Return the entries in their entirety, precisely as given.
_ _ _ _
===== config.mk =====
export PLATFORM = sky130hd
export DESIGN_NAME = mem_stage
export DESIGN_NICKNAME = d
export VERILOG_FILES = /design/src/rtl/mem_stage.sv
export SDC_FILE = /design/constraint.sdc
export NUM_CORES = 1
export LEC_CHECK = 0
export CELL_PAD_IN_SITES_DETAIL_PLACEMENT = 1
export CELL_PAD_IN_SITES_GLOBAL_PLACEMENT = 1
export CORE_AREA = 2 2 269 271
export CTS_BUF_LIST = sky130_fd_sc_hd__clkbuf_2 sky130_fd_sc_hd__clkbuf_4 sky130_fd_sc_hd__clkbuf_8
export DETAILED_ROUTE_END_ITERATION = 8
export DIE_AREA = 0 0 271 273
export PLACE_DENSITY = 0.64
export SLEW_MARGIN = 20
export SYNTH_ARGS = -nofsm -noshare
export SYNTH_HDL_FRONTEND = slang
export SYNTH_SLANG_ARGS = --single-unit
export TNS_END_PERCENT = 20

===== constraint.sdc =====
create_clock -name clk -period 2.6 [get_ports clk]
set_input_delay 0.26 -clock clk [delete_from_list [all_inputs] [get_ports clk]]
set_output_delay 0.26 -clock clk [all_outputs]
set_load 0.01 [all_outputs]

===== src/rtl/mem_stage.sv =====
// MEM stage of the RV64 pipeline: issues data-bus loads/stores for the EX/MEM
// instruction, stalls upstream until the bus completes, registers the result for WB.
package mem_stage_pkg;
   typedef struct packed {
      logic       RegWrite;
      logic       MemRead;
      logic       MemWrite;
      logic [2:0] MemSize;
      logic [2:0] wbType;
   } ctl_t;

   typedef struct packed {
      logic        valid;
      logic [63:0] pc;
      logic [31:0] raw_instr;
      ctl_t        ctl;
      logic [4:0]  dst;
      logic [63:0] alu_out;
      logic [63:0] MemWriteData;
   } execute_data_t;

   typedef struct packed {
      logic        valid;
      logic [63:0] pc;
      logic [31:0] raw_instr;
      ctl_t        ctl;
      logic [4:0]  dst;
      logic [63:0] alu_out;
      logic [63:0] MemReadData;
   } memory_data_t;
endpackage

module mem_stage
   import mem_stage_pkg::*;
#(
   parameter int BYTE_LANES = 8
) (
   input  logic                    clk,
   input  logic                    reset,
   input  execute_data_t           ex_data,
   output logic                    mem_stall,
   output logic                    dreq_valid,
   output logic [63:0]             dreq_addr,
   output logic [2:0]              dreq_size,
   output logic [BYTE_LANES-1:0]   dreq_strobe,
   output logic [63:0]             dreq_data,
   input  logic                    dresp_data_ok,
   input  logic [63:0]             dresp_data,
   output memory_data_t            mem_data
);
   localparam int OFF_W = $clog2(BYTE_LANES);

   typedef enum logic {IDLE, BUSY} state_t;

   state_t         state_reg, state_next;
   memory_data_t   mem_data_reg, mem_data_next;
   logic           memop;
   logic           is_store;
   logic           is_load;
   logic [OFF_W-1:0] off;
   logic [5:0]     lane_shift;

   assign memop      = ex_data.valid & (ex_data.ctl.MemRead | ex_data.ctl.MemWrite);
   assign is_store   = ex_data.valid & ex_data.ctl.MemWrite;
   assign is_load    = ex_data.valid & ex_data.ctl.MemRead;
   assign off        = ex_data.alu_out[OFF_W-1:0];
   assign lane_shift = {off, 3'b000};

   // Request fields follow ex_data directly; EX/MEM is frozen while we stall.
   assign dreq_addr = ex_data.alu_out;
   assign dreq_size = ex_data.ctl.MemSize;
   assign dreq_data = ex_data.MemWriteData << lane_shift;

   always_comb begin
      dreq_strobe = '0;
      if (!reset && is_store) begin
         case (ex_data.ctl.MemSize[1:0])
            2'b00:   dreq_strobe = 8'h01 << off;
            2'b01:   dreq_strobe = 8'h03 << off;
            2'b10:   dreq_strobe = 8'h0F << off;
            default: dreq_strobe = 8'hFF;
         endcase
      end
   end

   // State register
   always_ff @(posedge clk) begin
      if (reset) state_reg <= IDLE;
      else       state_reg <= state_next;
   end

   // Next-state logic
   always_comb begin
      state_next = state_reg;
      case (state_reg)
         IDLE:    if (memop && !dresp_data_ok) state_next = BUSY;
         BUSY:    if (dresp_data_ok)           state_next = IDLE;
         default: state_next = IDLE;
      endcase
   end

   // Output logic
   always_comb begin
      dreq_valid = 1'b0;
      mem_stall  = 1'b0;
      if (!reset) begin
         case (state_reg)
            IDLE:    dreq_valid = memop;
            BUSY:    dreq_valid = 1'b1;
            default: dreq_valid = 1'b0;
         endcase
         mem_stall = dreq_valid & ~dresp_data_ok;
      end
   end

   always_comb begin
      mem_data_next             = '0;
      mem_data_next.valid       = ex_data.valid;
      mem_data_next.pc          = ex_data.pc;
      mem_data_next.raw_instr   = ex_data.raw_instr;
      mem_data_next.ctl         = ex_data.ctl;
      mem_data_next.dst         = ex_data.dst;
      mem_data_next.alu_out     = ex_data.alu_out;
      mem_data_next.MemReadData = is_load ? (dresp_data >> lane_shift) : 64'd0;
   end

   // A stalled cycle sends a bubble to WB but keeps the payload fields.
   always_ff @(posedge clk) begin
      if (reset)          mem_data_reg       <= '0;
      else if (mem_stall) mem_data_reg.valid <= 1'b0;
      else                mem_data_reg       <= mem_data_next;
   end

   assign mem_data = mem_data_reg;
endmodule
_ _ _ _
== Response box ==
===== config.mk =====
export PLATFORM = sky130hd
export DESIGN_NAME = mem_stage
export DESIGN_NICKNAME = d
export VERILOG_FILES = /design/src/rtl/mem_stage.sv
export SDC_FILE = /design/constraint.sdc
export NUM_CORES = 1
export LEC_CHECK = 0
export CELL_PAD_IN_SITES_DETAIL_PLACEMENT = 1
export CELL_PAD_IN_SITES_GLOBAL_PLACEMENT = 1
export CORE_AREA = 2 2 269 271
export CTS_BUF_LIST = sky130_fd_sc_hd__clkbuf_2 sky130_fd_sc_hd__clkbuf_4 sky130_fd_sc_hd__clkbuf_8
export DETAILED_ROUTE_END_ITERATION = 8
export DIE_AREA = 0 0 271 273
export PLACE_DENSITY = 0.64
export SLEW_MARGIN = 20
export SYNTH_ARGS = -nofsm -noshare
export SYNTH_HDL_FRONTEND = slang
export SYNTH_SLANG_ARGS = --single-unit
export TNS_END_PERCENT = 20

===== constraint.sdc =====
create_clock -name clk -period 2.6 [get_ports clk]
set_input_delay 0.26 -clock clk [delete_from_list [all_inputs] [get_ports clk]]
set_output_delay 0.26 -clock clk [all_outputs]
set_load 0.01 [all_outputs]

===== src/rtl/mem_stage.sv =====
// MEM stage of the RV64 pipeline: issues data-bus loads/stores for the EX/MEM
// instruction, stalls upstream until the bus completes, registers the result for WB.
package mem_stage_pkg;
   typedef struct packed {
      logic       RegWrite;
      logic       MemRead;
      logic       MemWrite;
      logic [2:0] MemSize;
      logic [2:0] wbType;
   } ctl_t;

   typedef struct packed {
      logic        valid;
      logic [63:0] pc;
      logic [31:0] raw_instr;
      ctl_t        ctl;
      logic [4:0]  dst;
      logic [63:0] alu_out;
      logic [63:0] MemWriteData;
   } execute_data_t;

   typedef struct packed {
      logic        valid;
      logic [63:0] pc;
      logic [31:0] raw_instr;
      ctl_t        ctl;
      logic [4:0]  dst;
      logic [63:0] alu_out;
      logic [63:0] MemReadData;
   } memory_data_t;
endpackage

module mem_stage
   import mem_stage_pkg::*;
#(
   parameter int BYTE_LANES = 8
) (
   input  logic                    clk,
   input  logic                    reset,
   input  execute_data_t           ex_data,
   output logic                    mem_stall,
   output logic                    dreq_valid,
   output logic [63:0]             dreq_addr,
   output logic [2:0]              dreq_size,
   output logic [BYTE_LANES-1:0]   dreq_strobe,
   output logic [63:0]             dreq_data,
   input  logic                    dresp_data_ok,
   input  logic [63:0]             dresp_data,
   output memory_data_t            mem_data
);
   localparam int OFF_W = $clog2(BYTE_LANES);

   typedef enum logic {IDLE, BUSY} state_t;

   state_t         state_reg, state_next;
   memory_data_t   mem_data_reg, mem_data_next;
   logic           memop;
   logic           is_store;
   logic           is_load;
   logic [OFF_W-1:0] off;
   logic [5:0]     lane_shift;

   assign memop      = ex_data.valid & (ex_data.ctl.MemRead | ex_data.ctl.MemWrite);
   assign is_store   = ex_data.valid & ex_data.ctl.MemWrite;
   assign is_load    = ex_data.valid & ex_data.ctl.MemRead;
   assign off        = ex_data.alu_out[OFF_W-1:0];
   assign lane_shift = {off, 3'b000};

   // Request fields follow ex_data directly; EX/MEM is frozen while we stall.
   assign dreq_addr = ex_data.alu_out;
   assign dreq_size = ex_data.ctl.MemSize;
   assign dreq_data = ex_data.MemWriteData << lane_shift;

   always_comb begin
      dreq_strobe = '0;
      if (!reset && is_store) begin
         case (ex_data.ctl.MemSize[1:0])
            2'b00:   dreq_strobe = 8'h01 << off;
            2'b01:   dreq_strobe = 8'h03 << off;
            2'b10:   dreq_strobe = 8'h0F << off;
            default: dreq_strobe = 8'hFF;
         endcase
      end
   end

   // State register
   always_ff @(posedge clk) begin
      if (reset) state_reg <= IDLE;
      else       state_reg <= state_next;
   end

   // Next-state logic
   always_comb begin
      state_next = state_reg;
      case (state_reg)
         IDLE:    if (memop && !dresp_data_ok) state_next = BUSY;
         BUSY:    if (dresp_data_ok)           state_next = IDLE;
         default: state_next = IDLE;
      endcase
   end

   // Output logic
   always_comb begin
      dreq_valid = 1'b0;
      mem_stall  = 1'b0;
      if (!reset) begin
         case (state_reg)
            IDLE:    dreq_valid = memop;
            BUSY:    dreq_valid = 1'b1;
            default: dreq_valid = 1'b0;
         endcase
         mem_stall = dreq_valid & ~dresp_data_ok;
      end
   end

   always_comb begin
      mem_data_next             = '0;
      mem_data_next.valid       = ex_data.valid;
      mem_data_next.pc          = ex_data.pc;
      mem_data_next.raw_instr   = ex_data.raw_instr;
      mem_data_next.ctl         = ex_data.ctl;
      mem_data_next.dst         = ex_data.dst;
      mem_data_next.alu_out     = ex_data.alu_out;
      mem_data_next.MemReadData = is_load ? (dresp_data >> lane_shift) : 64'd0;
   end

   // A stalled cycle sends a bubble to WB but keeps the payload fields.
   always_ff @(posedge clk) begin
      if (reset)          mem_data_reg       <= '0;
      else if (mem_stall) mem_data_reg.valid <= 1'b0;
      else                mem_data_reg       <= mem_data_next;
   end

   assign mem_data = mem_data_reg;
endmodule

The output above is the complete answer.